§ **Problem**:
Please print every line of the listing, unchanged.

[Task material Boundary: Start]

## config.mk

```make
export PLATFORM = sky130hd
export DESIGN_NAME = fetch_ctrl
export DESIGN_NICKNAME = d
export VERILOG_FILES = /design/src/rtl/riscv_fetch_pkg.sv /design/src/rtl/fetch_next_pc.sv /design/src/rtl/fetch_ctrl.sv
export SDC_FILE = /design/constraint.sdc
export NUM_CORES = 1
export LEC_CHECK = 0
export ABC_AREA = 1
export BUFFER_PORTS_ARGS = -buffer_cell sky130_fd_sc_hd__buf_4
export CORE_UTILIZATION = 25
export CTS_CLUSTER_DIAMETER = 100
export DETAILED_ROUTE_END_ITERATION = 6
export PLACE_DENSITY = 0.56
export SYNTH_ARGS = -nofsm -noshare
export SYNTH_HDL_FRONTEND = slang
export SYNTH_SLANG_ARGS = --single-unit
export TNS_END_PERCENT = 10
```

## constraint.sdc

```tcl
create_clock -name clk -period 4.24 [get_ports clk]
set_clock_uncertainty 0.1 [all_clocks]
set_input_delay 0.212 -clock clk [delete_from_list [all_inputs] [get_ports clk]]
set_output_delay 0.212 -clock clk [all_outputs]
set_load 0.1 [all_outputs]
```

[Task material Boundary: End]

§ **Exercise answer**:
## config.mk

```make
export PLATFORM = sky130hd
export DESIGN_NAME = fetch_ctrl
export DESIGN_NICKNAME = d
export VERILOG_FILES = /design/src/rtl/riscv_fetch_pkg.sv /design/src/rtl/fetch_next_pc.sv /design/src/rtl/fetch_ctrl.sv
export SDC_FILE = /design/constraint.sdc
export NUM_CORES = 1
export LEC_CHECK = 0
export ABC_AREA = 1
export BUFFER_PORTS_ARGS = -buffer_cell sky130_fd_sc_hd__buf_4
export CORE_UTILIZATION = 25
export CTS_CLUSTER_DIAMETER = 100
export DETAILED_ROUTE_END_ITERATION = 6
export PLACE_DENSITY = 0.56
export SYNTH_ARGS = -nofsm -noshare
export SYNTH_HDL_FRONTEND = slang
export SYNTH_SLANG_ARGS = --single-unit
export TNS_END_PERCENT = 10
```

## constraint.sdc

```tcl
create_clock -name clk -period 4.24 [get_ports clk]
set_clock_uncertainty 0.1 [all_clocks]
set_input_delay 0.212 -clock clk [delete_from_list [all_inputs] [get_ports clk]]
set_output_delay 0.212 -clock clk [all_outputs]
set_load 0.1 [all_outputs]
```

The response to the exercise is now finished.